An exact copy of all the records is the expected answer.

Start of Material to process

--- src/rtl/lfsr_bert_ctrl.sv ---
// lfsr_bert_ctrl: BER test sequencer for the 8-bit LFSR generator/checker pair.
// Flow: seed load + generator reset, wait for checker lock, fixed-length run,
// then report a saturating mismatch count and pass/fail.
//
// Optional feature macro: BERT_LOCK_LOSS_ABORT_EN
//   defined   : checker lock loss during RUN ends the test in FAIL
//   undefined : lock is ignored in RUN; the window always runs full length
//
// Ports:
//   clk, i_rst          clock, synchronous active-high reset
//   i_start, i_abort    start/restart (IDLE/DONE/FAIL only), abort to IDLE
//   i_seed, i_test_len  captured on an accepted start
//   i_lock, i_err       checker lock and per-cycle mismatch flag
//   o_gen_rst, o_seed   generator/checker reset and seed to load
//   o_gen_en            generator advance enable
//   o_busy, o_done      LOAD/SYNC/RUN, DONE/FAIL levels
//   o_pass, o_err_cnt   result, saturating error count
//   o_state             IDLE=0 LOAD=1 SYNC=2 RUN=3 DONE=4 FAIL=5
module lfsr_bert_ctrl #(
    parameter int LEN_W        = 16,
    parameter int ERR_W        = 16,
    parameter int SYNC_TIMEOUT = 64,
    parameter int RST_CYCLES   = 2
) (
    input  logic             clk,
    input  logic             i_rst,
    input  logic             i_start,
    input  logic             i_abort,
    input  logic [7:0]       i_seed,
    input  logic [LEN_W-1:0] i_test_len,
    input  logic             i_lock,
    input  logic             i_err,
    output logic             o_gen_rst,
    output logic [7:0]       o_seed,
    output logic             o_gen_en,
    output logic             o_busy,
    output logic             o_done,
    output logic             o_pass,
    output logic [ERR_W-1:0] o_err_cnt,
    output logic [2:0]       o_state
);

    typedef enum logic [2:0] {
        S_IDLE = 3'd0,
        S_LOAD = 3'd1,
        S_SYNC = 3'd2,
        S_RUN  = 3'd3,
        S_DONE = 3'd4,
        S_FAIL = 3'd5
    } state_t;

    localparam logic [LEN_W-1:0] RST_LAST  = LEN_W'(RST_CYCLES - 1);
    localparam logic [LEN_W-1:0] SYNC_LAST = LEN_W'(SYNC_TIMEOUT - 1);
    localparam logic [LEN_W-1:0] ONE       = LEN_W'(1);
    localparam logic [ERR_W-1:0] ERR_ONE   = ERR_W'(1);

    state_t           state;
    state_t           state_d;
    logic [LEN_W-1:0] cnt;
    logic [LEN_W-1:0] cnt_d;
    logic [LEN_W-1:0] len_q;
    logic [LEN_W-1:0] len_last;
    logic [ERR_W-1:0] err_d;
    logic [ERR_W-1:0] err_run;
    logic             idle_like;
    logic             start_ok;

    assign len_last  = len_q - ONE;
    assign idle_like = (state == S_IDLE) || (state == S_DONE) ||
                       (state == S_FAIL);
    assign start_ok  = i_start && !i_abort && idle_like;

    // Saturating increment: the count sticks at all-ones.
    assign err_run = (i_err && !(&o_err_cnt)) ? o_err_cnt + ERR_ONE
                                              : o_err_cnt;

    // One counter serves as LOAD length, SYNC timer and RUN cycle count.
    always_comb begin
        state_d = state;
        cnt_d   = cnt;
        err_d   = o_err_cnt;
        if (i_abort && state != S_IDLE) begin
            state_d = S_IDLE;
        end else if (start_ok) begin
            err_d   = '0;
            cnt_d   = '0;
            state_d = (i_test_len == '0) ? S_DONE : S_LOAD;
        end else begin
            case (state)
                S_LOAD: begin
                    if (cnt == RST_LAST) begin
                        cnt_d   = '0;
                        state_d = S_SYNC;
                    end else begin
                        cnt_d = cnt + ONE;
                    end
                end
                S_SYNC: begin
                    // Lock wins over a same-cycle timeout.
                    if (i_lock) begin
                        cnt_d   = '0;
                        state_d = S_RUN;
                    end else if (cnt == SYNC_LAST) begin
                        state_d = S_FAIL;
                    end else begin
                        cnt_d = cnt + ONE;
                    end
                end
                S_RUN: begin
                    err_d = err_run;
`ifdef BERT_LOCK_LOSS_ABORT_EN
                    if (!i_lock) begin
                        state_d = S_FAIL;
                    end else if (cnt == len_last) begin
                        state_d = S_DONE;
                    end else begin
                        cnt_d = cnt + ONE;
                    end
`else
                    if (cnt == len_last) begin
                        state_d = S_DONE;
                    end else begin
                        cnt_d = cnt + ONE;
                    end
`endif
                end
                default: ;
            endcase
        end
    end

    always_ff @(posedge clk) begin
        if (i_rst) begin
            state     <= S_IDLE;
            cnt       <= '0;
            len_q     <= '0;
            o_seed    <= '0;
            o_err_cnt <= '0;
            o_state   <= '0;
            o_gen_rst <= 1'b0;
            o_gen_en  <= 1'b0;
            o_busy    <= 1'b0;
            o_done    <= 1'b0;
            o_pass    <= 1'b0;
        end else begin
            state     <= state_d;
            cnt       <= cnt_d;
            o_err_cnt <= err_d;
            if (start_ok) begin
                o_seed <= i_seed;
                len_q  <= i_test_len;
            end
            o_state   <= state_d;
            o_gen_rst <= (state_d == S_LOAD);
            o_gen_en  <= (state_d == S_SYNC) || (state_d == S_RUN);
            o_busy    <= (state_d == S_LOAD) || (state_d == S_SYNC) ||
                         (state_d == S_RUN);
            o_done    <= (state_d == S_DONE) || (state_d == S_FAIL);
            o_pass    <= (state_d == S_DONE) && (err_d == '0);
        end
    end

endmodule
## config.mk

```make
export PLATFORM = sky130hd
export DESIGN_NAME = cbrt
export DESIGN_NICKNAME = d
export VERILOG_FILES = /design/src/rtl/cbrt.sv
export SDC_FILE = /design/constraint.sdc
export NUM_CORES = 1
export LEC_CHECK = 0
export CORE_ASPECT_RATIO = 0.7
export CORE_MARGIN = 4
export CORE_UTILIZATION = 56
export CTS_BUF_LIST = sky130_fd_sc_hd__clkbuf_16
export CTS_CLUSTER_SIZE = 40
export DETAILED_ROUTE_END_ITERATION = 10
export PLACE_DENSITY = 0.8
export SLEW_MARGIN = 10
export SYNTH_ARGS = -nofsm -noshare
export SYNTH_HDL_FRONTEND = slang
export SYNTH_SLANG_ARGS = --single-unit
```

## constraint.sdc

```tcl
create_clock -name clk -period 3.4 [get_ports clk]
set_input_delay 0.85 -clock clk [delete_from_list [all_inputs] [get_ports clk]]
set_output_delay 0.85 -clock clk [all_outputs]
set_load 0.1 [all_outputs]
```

End of Material to process

Solution below:
--- src/rtl/lfsr_bert_ctrl.sv ---
// lfsr_bert_ctrl: BER test sequencer for the 8-bit LFSR generator/checker pair.
// Flow: seed load + generator reset, wait for checker lock, fixed-length run,
// then report a saturating mismatch count and pass/fail.
//
// Optional feature macro: BERT_LOCK_LOSS_ABORT_EN
//   defined   : checker lock loss during RUN ends the test in FAIL
//   undefined : lock is ignored in RUN; the window always runs full length
//
// Ports:
//   clk, i_rst          clock, synchronous active-high reset
//   i_start, i_abort    start/restart (IDLE/DONE/FAIL only), abort to IDLE
//   i_seed, i_test_len  captured on an accepted start
//   i_lock, i_err       checker lock and per-cycle mismatch flag
//   o_gen_rst, o_seed   generator/checker reset and seed to load
//   o_gen_en            generator advance enable
//   o_busy, o_done      LOAD/SYNC/RUN, DONE/FAIL levels
//   o_pass, o_err_cnt   result, saturating error count
//   o_state             IDLE=0 LOAD=1 SYNC=2 RUN=3 DONE=4 FAIL=5
module lfsr_bert_ctrl #(
    parameter int LEN_W        = 16,
    parameter int ERR_W        = 16,
    parameter int SYNC_TIMEOUT = 64,
    parameter int RST_CYCLES   = 2
) (
    input  logic             clk,
    input  logic             i_rst,
    input  logic             i_start,
    input  logic             i_abort,
    input  logic [7:0]       i_seed,
    input  logic [LEN_W-1:0] i_test_len,
    input  logic             i_lock,
    input  logic             i_err,
    output logic             o_gen_rst,
    output logic [7:0]       o_seed,
    output logic             o_gen_en,
    output logic             o_busy,
    output logic             o_done,
    output logic             o_pass,
    output logic [ERR_W-1:0] o_err_cnt,
    output logic [2:0]       o_state
);

    typedef enum logic [2:0] {
        S_IDLE = 3'd0,
        S_LOAD = 3'd1,
        S_SYNC = 3'd2,
        S_RUN  = 3'd3,
        S_DONE = 3'd4,
        S_FAIL = 3'd5
    } state_t;

    localparam logic [LEN_W-1:0] RST_LAST  = LEN_W'(RST_CYCLES - 1);
    localparam logic [LEN_W-1:0] SYNC_LAST = LEN_W'(SYNC_TIMEOUT - 1);
    localparam logic [LEN_W-1:0] ONE       = LEN_W'(1);
    localparam logic [ERR_W-1:0] ERR_ONE   = ERR_W'(1);

    state_t           state;
    state_t           state_d;
    logic [LEN_W-1:0] cnt;
    logic [LEN_W-1:0] cnt_d;
    logic [LEN_W-1:0] len_q;
    logic [LEN_W-1:0] len_last;
    logic [ERR_W-1:0] err_d;
    logic [ERR_W-1:0] err_run;
    logic             idle_like;
    logic             start_ok;

    assign len_last  = len_q - ONE;
    assign idle_like = (state == S_IDLE) || (state == S_DONE) ||
                       (state == S_FAIL);
    assign start_ok  = i_start && !i_abort && idle_like;

    // Saturating increment: the count sticks at all-ones.
    assign err_run = (i_err && !(&o_err_cnt)) ? o_err_cnt + ERR_ONE
                                              : o_err_cnt;

    // One counter serves as LOAD length, SYNC timer and RUN cycle count.
    always_comb begin
        state_d = state;
        cnt_d   = cnt;
        err_d   = o_err_cnt;
        if (i_abort && state != S_IDLE) begin
            state_d = S_IDLE;
        end else if (start_ok) begin
            err_d   = '0;
            cnt_d   = '0;
            state_d = (i_test_len == '0) ? S_DONE : S_LOAD;
        end else begin
            case (state)
                S_LOAD: begin
                    if (cnt == RST_LAST) begin
                        cnt_d   = '0;
                        state_d = S_SYNC;
                    end else begin
                        cnt_d = cnt + ONE;
                    end
                end
                S_SYNC: begin
                    // Lock wins over a same-cycle timeout.
                    if (i_lock) begin
                        cnt_d   = '0;
                        state_d = S_RUN;
                    end else if (cnt == SYNC_LAST) begin
                        state_d = S_FAIL;
                    end else begin
                        cnt_d = cnt + ONE;
                    end
                end
                S_RUN: begin
                    err_d = err_run;
`ifdef BERT_LOCK_LOSS_ABORT_EN
                    if (!i_lock) begin
                        state_d = S_FAIL;
                    end else if (cnt == len_last) begin
                        state_d = S_DONE;
                    end else begin
                        cnt_d = cnt + ONE;
                    end
`else
                    if (cnt == len_last) begin
                        state_d = S_DONE;
                    end else begin
                        cnt_d = cnt + ONE;
                    end
`endif
                end
                default: ;
            endcase
        end
    end

    always_ff @(posedge clk) begin
        if (i_rst) begin
            state     <= S_IDLE;
            cnt       <= '0;
            len_q     <= '0;
            o_seed    <= '0;
            o_err_cnt <= '0;
            o_state   <= '0;
            o_gen_rst <= 1'b0;
            o_gen_en  <= 1'b0;
            o_busy    <= 1'b0;
            o_done    <= 1'b0;
            o_pass    <= 1'b0;
        end else begin
            state     <= state_d;
            cnt       <= cnt_d;
            o_err_cnt <= err_d;
            if (start_ok) begin
                o_seed <= i_seed;
                len_q  <= i_test_len;
            end
            o_state   <= state_d;
            o_gen_rst <= (state_d == S_LOAD);
            o_gen_en  <= (state_d == S_SYNC) || (state_d == S_RUN);
            o_busy    <= (state_d == S_LOAD) || (state_d == S_SYNC) ||
                         (state_d == S_RUN);
            o_done    <= (state_d == S_DONE) || (state_d == S_FAIL);
            o_pass    <= (state_d == S_DONE) && (err_d == '0);
        end
    end

endmodule
## config.mk

```make
export PLATFORM = sky130hd
export DESIGN_NAME = cbrt
export DESIGN_NICKNAME = d
export VERILOG_FILES = /design/src/rtl/cbrt.sv
export SDC_FILE = /design/constraint.sdc
export NUM_CORES = 1
export LEC_CHECK = 0
export CORE_ASPECT_RATIO = 0.7
export CORE_MARGIN = 4
export CORE_UTILIZATION = 56
export CTS_BUF_LIST = sky130_fd_sc_hd__clkbuf_16
export CTS_CLUSTER_SIZE = 40
export DETAILED_ROUTE_END_ITERATION = 10
export PLACE_DENSITY = 0.8
export SLEW_MARGIN = 10
export SYNTH_ARGS = -nofsm -noshare
export SYNTH_HDL_FRONTEND = slang
export SYNTH_SLANG_ARGS = --single-unit
```

## constraint.sdc

```tcl
create_clock -name clk -period 3.4 [get_ports clk]
set_input_delay 0.85 -clock clk [delete_from_list [all_inputs] [get_ports clk]]
set_output_delay 0.85 -clock clk [all_outputs]
set_load 0.1 [all_outputs]
```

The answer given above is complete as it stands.